Le procureur général Olivier Jornot a rédigé un acte d’accusation contre le secrétaire général de la Cicad, rapporte la Tribune de Genève. Olivier Jornot ne condamne pas Johanne Gurfinkiel, mais laisse la justice trancher.
Le secrétaire général de la Cicad est accusé de calomnie pour avoir qualifié de «Judenrein» les lieux participant à la campagne Apartheid Free Zone. Selon l'acte d'accusation, Johanne Gurfinkiel «a intentionnellement porté atteinte à l’honneur» des plaignants «en les accusant de mener une politique «judenrein», interdisant aux citoyens israéliens l’accès à certains lieux, alors qu’il connaissait la fausseté de ces affirmations».
Il a «assimilé la pratique des membres de la campagne AFZ à celle du régime nazi, faisant apparaître les plaignants […] comme des personnes méprisables […].»

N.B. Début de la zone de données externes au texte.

module register_unit (
	input logic [15:0]	bus,
	input logic [15:0]	IR,
	input logic SR1MUX,
	input logic DRMUX,
	input logic LD_REG,
	input logic Clk,
	output logic [15:0] SR1_OUT,
	output logic [15:0] SR2_OUT,
	output logic [15:0] R0,
	output logic [15:0] R1,
	output logic [15:0] R2,
	input logic [1:0] INC
);
		logic [7:0][15:0] reg_data;
		logic [7:0] reg_ld;
		logic [2:0] DR_SELECT;
		logic [2:0] SR1_SELECT;
		logic [2:0] SR2_SELECT;
		assign SR2_SELECT = IR[2:0];
		logic [2:0] dr, sr1;
		register_16 registers[7:0] (.LD(reg_ld), .Clk(Clk), .DATA_IN(bus), .DATA_OUT(reg_data));
		always_comb
			begin
			R0 = reg_data[0];
			R1 = reg_data[1];
			R2 = reg_data[2];
			unique case(DRMUX)
				1'b0 :	DR_SELECT = IR[11:9];
				1'b1 :	DR_SELECT = 111;
			endcase
			if (INC == 2'b00 || INC == 2'b11)
				dr = DR_SELECT;
			else if (INC == 2'b01)
				dr = 3'b000;
			else
				dr = 3'b001;
			unique case(SR1MUX)
				1'b0 :	SR1_SELECT = IR[11:9];
				1'b1 :	SR1_SELECT = IR[8:6];
			endcase
			if (INC == 2'b00 || INC == 2'b11)
				sr1 = SR1_SELECT;
			else if (INC == 2'b01)
				sr1 = 3'b000;
			else
				sr1 = 3'b001;
			unique case(sr1)
				3'b000 :	SR1_OUT = reg_data[0];
				3'b001 :	SR1_OUT = reg_data[1];
				3'b010 :	SR1_OUT = reg_data[2];
				3'b011 :	SR1_OUT = reg_data[3];
				3'b100 :	SR1_OUT = reg_data[4];
				3'b101 :	SR1_OUT = reg_data[5];
				3'b110 :	SR1_OUT = reg_data[6];
				3'b111 :	SR1_OUT = reg_data[7];
			endcase
			unique case(SR2_SELECT)
				3'b000 :	SR2_OUT = reg_data[0];
				3'b001 :	SR2_OUT = reg_data[1];
				3'b010 :	SR2_OUT = reg_data[2];
				3'b011 :	SR2_OUT = reg_data[3];
				3'b100 :	SR2_OUT = reg_data[4];
				3'b101 :	SR2_OUT = reg_data[5];
				3'b110 :	SR2_OUT = reg_data[6];
				3'b111 :	SR2_OUT = reg_data[7];
			endcase
			reg_ld = 8'h00;
			if(LD_REG)
			begin
				unique case(dr)
				3'b000 :	reg_ld[0] = 1;
				3'b001 :	reg_ld[1] = 1;
				3'b010 :	reg_ld[2] = 1;
				3'b011 :	reg_ld[3] = 1;
				3'b100 :	reg_ld[4] = 1;
				3'b101 :	reg_ld[5] = 1;
				3'b110 :	reg_ld[6] = 1;
				3'b111 :	reg_ld[7] = 1;
				endcase
			end
		end
endmodule
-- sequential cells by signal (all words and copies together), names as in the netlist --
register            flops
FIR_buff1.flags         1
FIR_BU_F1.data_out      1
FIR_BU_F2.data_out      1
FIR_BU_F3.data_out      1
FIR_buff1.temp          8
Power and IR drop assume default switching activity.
### flow/design.v
`timescale 1ns / 1ps
module bin_to_float(
  clk,
    reset,
    enable,
   btf_data_input,
      btf_data_output
    );
    input clk;
    input reset;
    input enable;
    input [15:0] btf_data_input;
    output [31:0] btf_data_output;
	reg [31:0] btf_data_output;
	reg [15:0] temp;
always@(posedge clk) 
	if (reset==1) begin
		btf_data_output<=32'b0;
	end else begin
	btf_data_output[31]<=btf_data_input[15];
	temp<=btf_data_input[14:0];
	btf_data_output[7:0]<=0;
	if (btf_data_input[14]==1'b1)begin
		btf_data_output[30:23]<=141;
		btf_data_output[22:8]<=temp<<1;
	end else if (btf_data_input[13]==1'b1) begin
		btf_data_output[30:23]<=140;
		btf_data_output[22:8]<=temp<<2;
	end else if (btf_data_input[12]==1'b1) begin
		btf_data_output[30:23]<=139;
		btf_data_output[22:8]<=temp<<3;
	end else if (btf_data_input[11]==1'b1) begin
		btf_data_output[30:23]<=138;
		btf_data_output[22:8]<=temp<<4;
	end else if (btf_data_input[10]==1'b1) begin
		btf_data_output[30:23]<=137;
	   btf_data_output[22:8]<=temp<<5;
	end else if (btf_data_input[9]==1'b1) begin
		btf_data_output[30:23]<=136;
	    btf_data_output[22:8]<=temp<<6;
	end else if (btf_data_input[8]==1'b1) begin
		btf_data_output[30:23]<=135;
	    btf_data_output[22:8]<=temp<<7;
	end else if (btf_data_input[7]==1'b1) begin
		btf_data_output[30:23]<=134;
	   btf_data_output[22:8]<=temp<<8;
	end else if (btf_data_input[6]==1'b1) begin
		btf_data_output[30:23]<=133;
		btf_data_output[22:8]<=temp<<9;
	end else if (btf_data_input[5]==1'b1) begin
		btf_data_output[30:23]<=132;
		btf_data_output[22:8]<=temp<<10;
	end else if (btf_data_input[4]==1'b1) begin
		btf_data_output[30:23]<=131;
		btf_data_output[22:8]<=temp<<11;
	end else if (btf_data_input[3]==1'b1) begin
		btf_data_output[30:23]<=130;
		btf_data_output[22:8]<=temp<<12;
	end else if (btf_data_input[2]==1'b1) begin
		btf_data_output[30:23]<=129;
		btf_data_output[22:8]<=temp<<13;
	end else if (btf_data_input[1]==1'b1) begin
		btf_data_output[30:23]<=128;
		btf_data_output[22:8]<=temp<<14;
	end else if (btf_data_input[0]==1'b1) begin
		btf_data_output[30:23]<=127;
		btf_data_output[22:8]<=temp<<15;
		end
	end
endmodule
### flow/run.sh
#!/bin/bash
# OpenROAD 26Q1-2900-gdf79404cd8, Yosys 0.63+post, stock flow scripts
make -C /OpenROAD-flow-scripts/flow DESIGN_CONFIG=/design/flow/config.mk WORK_HOME=/design/flow/orfs finish
### flow/config.mk
export PLATFORM = sky130hd
export DESIGN_NAME = bin_to_float
export DESIGN_NICKNAME = bin_to_float
export VERILOG_FILES = /design/flow/design.v
export SDC_FILE = /design/flow/constraint.sdc
export NUM_CORES = 4
export LEC_CHECK = 1
export CORE_UTILIZATION = 30
### flow/constraint.sdc
current_design bin_to_float

set clk_period 5.4
set clk_io_pct 0.2

create_clock -name clk0 -period $clk_period [get_ports {clk}]

set non_clock_inputs [all_inputs -no_clocks]
set_input_delay [expr $clk_period * $clk_io_pct] -clock clk0 $non_clock_inputs
set_output_delay [expr $clk_period * $clk_io_pct] -clock clk0 [all_outputs]
==> impl_metrics.toml <==
# yosys + openroad results
[run_status]
status = "finished, final reports clean"

[logic_synthesis]
syn_area_um2 = 2162
flop_cell = "dfxtp_1"
synth-edff-count = 14
ys_seq_elements = 35
yosysUniqueCellTypes = 44
yosys-stat-area_um2 = 2162
async_flop_share_pct = 0
yosysWarnings = 1
ys_cells = 241
yosysSeqAreaShare_pct = 38.89
syn_avg_cell_area_um2 = 8.971
synthCells = 241

[die]
initCoreUtil_pct = 31.48
die_w_um = 86.90
dieArea_um2 = 7551
die_height_um = 86.90
num_rows = 30
pin_count = 51
core-area_um2 = 6869

[route]
wl_met3_um = 571
wl_per_cell_um = 16.66
first_pass_iters = 6
m1WireLength_mm = 2.706
n_antenna_cell = 0
finalWirelength_mm = 6.066
viasPerCell = 5.684
drc_errors = 0
drt_iter0_drc = 253
ant_nets = 0
vias = 2069
dr_wl_met2_mm = 2.718
highest_layer = "met4"

[final_timing]
rsz0062_at_grt = "no"
fmax_ghz = 0.3010
slew_headroom_pct = 45.20
worstMarginPinSlew_ns = 0.8193
setup_viol = 0
setup_slack_ns = 2.078
tns_ns = 0
min_period_over_period_pct = 61.51
slew_violations = 0
min_period_ns = 3.322
fin_skew_ns = 0.01057
hold_violations = 0

[setup_path]
cp-start-kind = "input port"
crit_family = "simple AND/OR/NAND/NOR gates"
arrival_ns = 3.52
r2r_slack_ns = 3.44
worst_ep_required_time_ns = 5.60
critical_path_class = "in -> reg"
path_buffers = 1
crit_fanout = 19
r2r_cells = 5
r2r-start = "temp[1]"
rr_endpoint = "btf_data_output[17]"
cp_cell_sequence = "clkdlybuf4s50_1 > nor2_1 > nand3_2 > nor3_4 > a221oi_1 > a221oi_2"
crit_slowest_cell = "nor3_4"
slowest_delay_ns = 0.71
worst_setup_path_end_kind = "flop"

[clocking]
post_cts_resized = 0
cts-root-buf = "clkbuf_8"
clk_latency_ns = 0.29
clock-sinks = 35
cts_max_level = 2
clkSlewWorstSetupHoldPaths_ns = 0.07
cts_tree = "done"
hold_buffers = 0
clockBufferDepth = 2
postCtsSetupBuffers = 0
cts_made_buffers = 5

[placed_design]
gp_congestion = 0.9314
hpwlAfterDp_mm = 4.199
pre_cts_slack_ns = 1.755
port_buffers = 40

[flow_run]
warnings = 26
drv_cap = 0

[grt]
grt_overflow = 0
grt_pass1_vias = 1958
grt_max_degree = 22
grt_pass1_wl_mm = 10.08
track_usage_pct = 17.42
antenna_found_initial = 0

[worst_hold_path]
min_path_cells = 2
min_to = "btf_data_output[13]"
hp-start = "btf_data_output[13]"
min_path_type = "reg -> reg"

[finish]
final_common_cell = "clkdlybuf4s50_1"
area_delta_synth_final_pct = 21.93
final_util_pct = 38.38
final_cell_mix = "clkdlybuf4s50_1 (40), a21oi_1 (21), dfxtp_1 (21)"
post_route_cells_drive_above_1_share_pct = 5.970

[power_and_ir_drop]
leakage_nw = 0.8682
p_int_uw = 449.0
ir_drop_mv = 0.1160
power_frac_comb_pct = 19.4
p_per_area_nw_per_um2 = 236.7
switching_power_uw = 175.1
clkPwrFrac_pct = 29.2
seq_power_share_pct = 51.3
sw_frac_of_total_pct = 28.05
==> routing by layer <==
| metal | global-route usage (%) | vias up |
|---|---|---|
| li1 | - | 966 |
| met1 | 27.38 | 971 |
| met2 | 25.84 | 119 |
| met3 | 3.558 | 13 |
| met4 | 2.576 | 0 |
| met5 | 0 | - |
==> sequential cells by signal, indices dropped and copies added (netlist names) <==
signal           flops
btf_data_output     21
temp                14
==> through the flow <==
stage	hold slack [ns]	total power [mW]	cells	instance area, µm²
final	0.4649	0.6241	364	2636
after global routing	0.4890	0.6568	364	2636
after CTS	0.4660	0.6271	364	2636
after detailed placement	0.4565	0.4458	356	2556
after global placement	0.4472	0.4464	356	2556
after floorplan	0.4218	0.3882	249	2192
==> area by class of cell <==
| cell class | count | area [µm²] |
|---|---|---|
| Clock buffer | 8 | 80.08 |
| Sequential cell | 35 | 840.8 |
| Multi-Input combinational cell | 173 | 1142 |
| Tap cell | 96 | 120.1 |
| Fill cell | 683 | 4233 |
| Timing Repair Buffer | 42 | 415.4 |
| Inverter | 10 | 37.54 |
==> power by group through the flow <==
stage | sequential (mW) | clock (mW) | combinational [mW]
after CTS | 0.320 | 0.186 | 0.121
after global routing | 0.323 | 0.198 | 0.135
final | 0.320 | 0.183 | 0.121
==> synth_stat cells (3+ instances only) <==
library cell | number | share of area, %
a221o_1 | 4 | 1.9
a22oi_1 | 8 | 2.8
o21ai_1 | 3 | 0.69
buf_2 | 5 | 1.2
a31oi_1 | 5 | 1.4
nor2_1 | 13 | 2.3
nor2b_1 | 11 | 3.2
nand3b_1 | 4 | 1.4
edfxtp_1 | 14 | 19
nor3_1 | 7 | 1.6
clkbuf_1 | 11 | 1.9
a221oi_1 | 15 | 6.1
nand2b_1 | 6 | 1.7
buf_4 | 11 | 3.8
dfxtp_1 | 21 | 19
inv_1 | 10 | 1.7
o21ai_0 | 8 | 1.9
nand2_1 | 13 | 2.3
buf_1 | 3 | 0.52
or2_1 | 3 | 0.87
o22ai_1 | 7 | 2.0
a222oi_1 | 4 | 1.9
a21oi_1 | 21 | 4.9
o221ai_1 | 7 | 2.8
==> worst reg2reg max path, stage by stage, from the launching register on <==
cell and delay, ns:
edfxtp_1 0.66, a21oi_1 0.14, a221oi_1 0.30, a2111oi_0 0.11, or3_1 0.46, a221oi_2 0.22
==> kinds of logic after synthesis <==
logic type             share of synthesized area, %
AOI/OAI and AO/OA                             33.85
DFF                                           38.89
other                                        0.1734
buffers and inverters                         9.664
and+or+nand+nor                               17.42
==> worst max-delay path by stage <==
stage                 slack (ns)                   to  depth (start not counted)               start
after global routing        1.81  btf_data_output[17]                          6  btf_data_input[10]
after CTS                   2.07  btf_data_output[17]                          6  btf_data_input[10]
final                       2.08  btf_data_output[17]                          6   btf_data_input[8]
No activity file was given, so power comes from the tool's default toggle rates.
===== /design/flow/design.v =====
module lzencode(sum, normalshift);
input [25:0] sum;
output [4:0] normalshift;
assign normalshift =
		sum[25] ? 0 :
		sum[24] ? 1 :
		sum[23] ? 2 :
		sum[22] ? 3 :
		sum[21] ? 4 :
		sum[20] ? 5 :
		sum[19] ? 6 :
		sum[18] ? 7 :
		sum[17] ? 8 :
		sum[16] ? 9 :
		sum[15] ? 10 :
		sum[14] ? 11 :
		sum[13] ? 12 :
		sum[12] ? 13 :
		sum[11] ? 14 :
		sum[10] ? 15 :
		sum[9] ? 16 :
		sum[8] ? 17 :
		sum[7] ? 18 :
		sum[6] ? 19 :
		sum[5] ? 20 :
		sum[4] ? 21 :
		sum[3] ? 22 :
		sum[2] ? 23 :
		sum[1] ? 24 : 25;
endmodule
module normlize(sum, biggerexp, presticky, guard, effop, undertrap, normsum,
	normalshift, round, sticky, zero, denorm, inex, overexp);
input	[25:0]		sum;		 
input	[8-1:0]		biggerexp;	 
input				presticky;	 
input				guard;		 
input				effop;		 
input				undertrap;	 
output	[23-1:0]		normsum;	 
output	[5-1:0]		normalshift;	 
output				round;		 
output				sticky;		 
output				zero;		 
output				denorm;		 
output				inex;		 
output	[8:0]		overexp;	 
wire	[8-1:0]		biasexp;	 
wire	[5-1:0]		shiftamount;	 
wire	[25:0]		shiftedsum;	 
wire				shifttwo;	 
lzencode normalshift_1(sum,normalshift);
assign overexp = biggerexp - normalshift;
assign shiftamount = (overexp[8] & ~undertrap) ? biggerexp : normalshift;
assign shiftedsum = sum << shiftamount;
assign shifttwo = effop & ~|normalshift[5-1:2] & normalshift[1] & ~normalshift[0];
assign normsum = shiftedsum[25-1:2];
assign round = shifttwo ? (presticky ^ guard) : (~(|normalshift[5-1:1] & effop) & shiftedsum[1]);
assign sticky = shifttwo ? presticky : (shiftedsum[0] | guard | presticky);
assign zero = ~|shiftedsum;		 
assign denorm = overexp[8] & |normsum;
assign inex = round | sticky;		 
endmodule

===== /design/flow/run.sh =====
#!/bin/bash
# OpenROAD 26Q1-2900-gdf79404cd8, Yosys 0.63+post, stock flow scripts
make -C /OpenROAD-flow-scripts/flow DESIGN_CONFIG=/design/flow/config.mk WORK_HOME=/design/flow/orfs finish

===== /design/flow/config.mk =====
export PLATFORM = sky130hd
export DESIGN_NAME = normlize
export DESIGN_NICKNAME = normlize
export VERILOG_FILES = /design/flow/design.v
export SDC_FILE = /design/flow/constraint.sdc
export NUM_CORES = 4
export LEC_CHECK = 1
export CORE_UTILIZATION = 40

===== /design/flow/constraint.sdc =====
current_design normlize

set clk_period 17.7
set clk_io_pct 0.2

create_clock -name clk0 -period $clk_period

set non_clock_inputs [all_inputs -no_clocks]
set_input_delay [expr $clk_period * $clk_io_pct] -clock clk0 $non_clock_inputs
set_output_delay [expr $clk_period * $clk_io_pct] -clock clk0 [all_outputs]

==> results_slide.txt <==
Implementation Results

Run status
  – Status: complete, no violations

STA
  – Slew Viols, Final: 0
  – Fmax: 72.0 MHz
  – Rel. slew slack: 0.407
  – Final Hold Violation Tally: 0
  – Unrepaired setup endpoints after global routing: no
  – Fin crit period: 13.89 ns
  – Cycle use final: 0.785
  – Worst slew pin tran: 0.890 ns
  – Setup TNS: 0 ns
  – # setup viols final: 0

Finish
  – Ratio of cells with drive above 1 in the final layout: 0.0539
  – Final core occ: 0.562
  – Register area: 0 um^2
  – Clock buffer cells: 0
  – Area growth, synth to finish: 31.9%
  – Seq_cells: 0

Synth
  – Post-Synthesis Cells: 424
  – Mapped Avg Cell Area: 6.13 um^2
  – Ys Warns: 0
  – Top cell area share: 0.0886
  – Post-synth top area cell: mux2i_1
  – Adder-cell area share of the yosys netlist: 0.0318
  – Chip Area, Yosys: 2600 um^2
  – Post-synthesis xor/xnor area fraction: 0.0236
  – Synth logic family: AND-OR/OR-AND gates
  – Yosys Instances: 424
  – Sequential element share of the synthesized area: 0
  – Yosys simple share: 0.342
  – Synth cell types: 69
  – Ao+oa area frac: 0.413
  – Synthesized cell area: 2600 um^2
  – Biggest area cells: mux2i_1 8.9%, nand3_1 6.9%, a21oi_1 6.2%
  – Mux area share: 0.106

Global routing
  – Largest net degree at the start of global routing: 32
  – Antenna violations before repair: 0
  – GRT Overall Usage: 0.353
  – First-pass GRT wire length: 17900 um
  – GR Overflow Total: 0
  – Number of global-route vias before repair: 3314

CTS
  – Setup Buffers After CTS: 0
  – CTS Hold Bufs: 0
  – Post-cts resize count: 0

Flow run
  – Count of tool warnings: 33
  – Max_cap viols: 0

Pwr
  – Net Sw Power: 0.0561 mW
  – Net Sw Frac: 0.513
  – Clock group share of total power: 0
  – Pwr/cell area: 31.9 nW/um^2
  – Worst vdd ir: 20.1 uV
  – Leakage power: about 1.3 nW
  – Internal cell power: roughly 0.053 mW
  – Comb pwr share: 1.000
  – Seq pwr share: 0

Hold path
  – HP Class: input port to output pin
  – Hold Path Sink: overexp[5]
  – Hold path depth: 3
  – Hold_sp: biggerexp[5]

Floorplan
  – Die area: 6820 um^2
  – Fp util: 0.426
  – Core Box Area: 6100 um^2
  – Die Y: 82.6 um
  – Io pins: about 80
  – Die Width: 82.6 um
  – Rows: 28

Worst setup path
  – CP Cell Sequence: clkdlybuf4s50_1 > nand2b_1 > a221oi_1 > o41ai_1 > nand2_1 > nor2_1 > ha_1 > inv_1 > fa_1 > a211oi_1 > o21a_1 > nand2_1 > and4_1 > buf_4 > nor2_2 > mux2i_1 > a222oi_1 > o221ai_1 > nor4_1 > and4_1 > and3b_1 > clkdlybuf4s50_1
  – Critical path peak fanout: 25
  – Required @ worst endpoint: between 10 and 15 ns
  – CP Launch Type: input port
  – Kind of end point of the critical path: output pin
  – Critical path type: input port to output pin
  – Worst Path Arrival: around 10 ns
  – Slowest CP cell: a222oi_1
  – CP max stage delay: 0.68 ns

Drt
  – N_diodes: 0
  – Vias per cell: 6.94
  – ANT nets after route: 0
  – Drt first pass iters: 5
  – Wire per inst: 20.7 um
  – Final wirelength: 11500 um
  – Violation count after the first detailed-route iteration: ~480
  – # DRC: 0
  – Vias: 3864

Place
  – Final RePlAce weighted congestion: approximately 1.0
  – Count of input and output buffers: 80
  – Detail Placement HPWL: a little under 9000 um
kinds of logic (layout without fill, tap and decap cells):
logic type | Yosys count | in the layout
AOI/OAI and AO/OA | 157 | 157
xor gates and xnor gates | 7 | 7
adders and majority gates | 6 | 6
buffers and inverters | 51 | 109
muxes | 26 | 26
and+or+nand+nor | 177 | 177
worst max-delay path: cells and delay by family:
kind,cells,cell delay (ns)
mux,1,0.29
simple gates,9,2.53
fa+ha+maj,2,0.63
compound gates,6,1.98
buf+inv,4,1.36
synth_stat cells, drive strengths merged (2+ instances only):
master,number
and4,3
nor4,11
xnor2,3
a2111oi,2
nor3,18
a32o,3
a221oi,6
a21boi,4
a211o,2
clkbuf,21
a32oi,5
nand3,36
o21a,2
o2111ai,2
mux2,2
mux2i,23
a22oi,3
and3,4
o311ai,2
ha,5
a21o,6
xor2,4
and2,5
o22a,2
o22ai,3
nor2,42
or4,3
nand2,30
or2,6
buf,11
a31oi,7
o41ai,2
a211oi,14
a311o,2
a21oi,32
o21ai,35
o211ai,11
nand2b,8
nand4,5
o221ai,2
inv,19
metrics by stage:
stage	std cells	cell area, um^2	power, mW	setup slack [ns]	hold slack, ns
after global placement	557	3430	0.107	4.24	8.08
after floorplan	424	2600	0.0554	6.46	7.10
after global routing	557	3430	0.118	3.20	8.10
after detailed placement	557	3430	0.106	4.01	8.08
final	557	3430	0.109	3.81	8.08
after CTS	557	3430	0.107	3.98	8.08
cells in the final DEF, fill, tap and decap left out, drive strengths merged, types with 4 or more instances in the layout:
cell type      instances
and2                   5
nand3                 36
o211ai                11
nand2                 30
xor2                   4
inv                   19
a221oi                 6
clkdlybuf4s50         80
nor2                  42
a21o                   6
or2                    6
and3                   4
nor3                  18
a31oi                  7
a211oi                14
a21boi                 4
nand2b                 8
a21oi                 32
nor4                  11
o21ai                 35
a32oi                  5
mux2i                 23
buf                   10
nand4                  5
ha                     5
power groups by stage:
stage	registers (mW)	logic (mW)	clock network, mW
after CTS	0	0.107	0
after global routing	0	0.118	0
final	0	0.109	0
cell type report:
class	instances	area (um^2)
fillers	599	2670
inverters	19	71.3
multi-input cells	373	2390
well taps	75	93.8
repair buffers	90	876
per-layer routing:
| layer | global-route usage | up-vias | routed length, um |
|---|---|---|---|
| met4 | 0.0828 | 0 | 382 |
| met5 | 0 | - | 0 |
| met2 | 0.512 | 303 | 4790 |
| met1 | 0.544 | 1759 | 4820 |
| met3 | 0.0535 | 41 | 1550 |
| li1 | - | 1761 | - |
worst max path at each step:
| stage | start | end | slack [ns] | depth (start not counted) |
|---|---|---|---|---|
| 4_1_cts | sum[14] | zero | 3.98 | 22 |
| 5_1_grt | sum[14] | zero | 3.20 | 22 |
| 6_report | sum[14] | zero | 3.81 | 22 |
No activity file was given, so power comes from the tool's default toggle rates.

Le Tribunal de police va trancher
Johanne Gurfinkiel a par la suite liké sur LinkedIn le commentaire d’un internaute qualifiant les plaignants de «nazillons». Il s’est pour cela aussi «rendu coupable de calomnie», selon l'acte d'accusation.
«S’il n'était pas reconnu que l'accusé connaissait la fausseté de ses allégations, il conviendrait de retenir qu’il s'est rendu coupable de diffamation», selon le procureur général.
L'avocat de Johanne Gurfinkiel, Stéphane Grodecki, estime que l’absence de demande de peine signale une culpabilité non établie. «Mon client, qui ne retire pas ses propos, maintient qu’il avait le droit de les dire, déclare-t-il à la Tribunel.»
Le Tribunal de police devra trancher sur la culpabilité et les éventuelles sanctions à prononcer.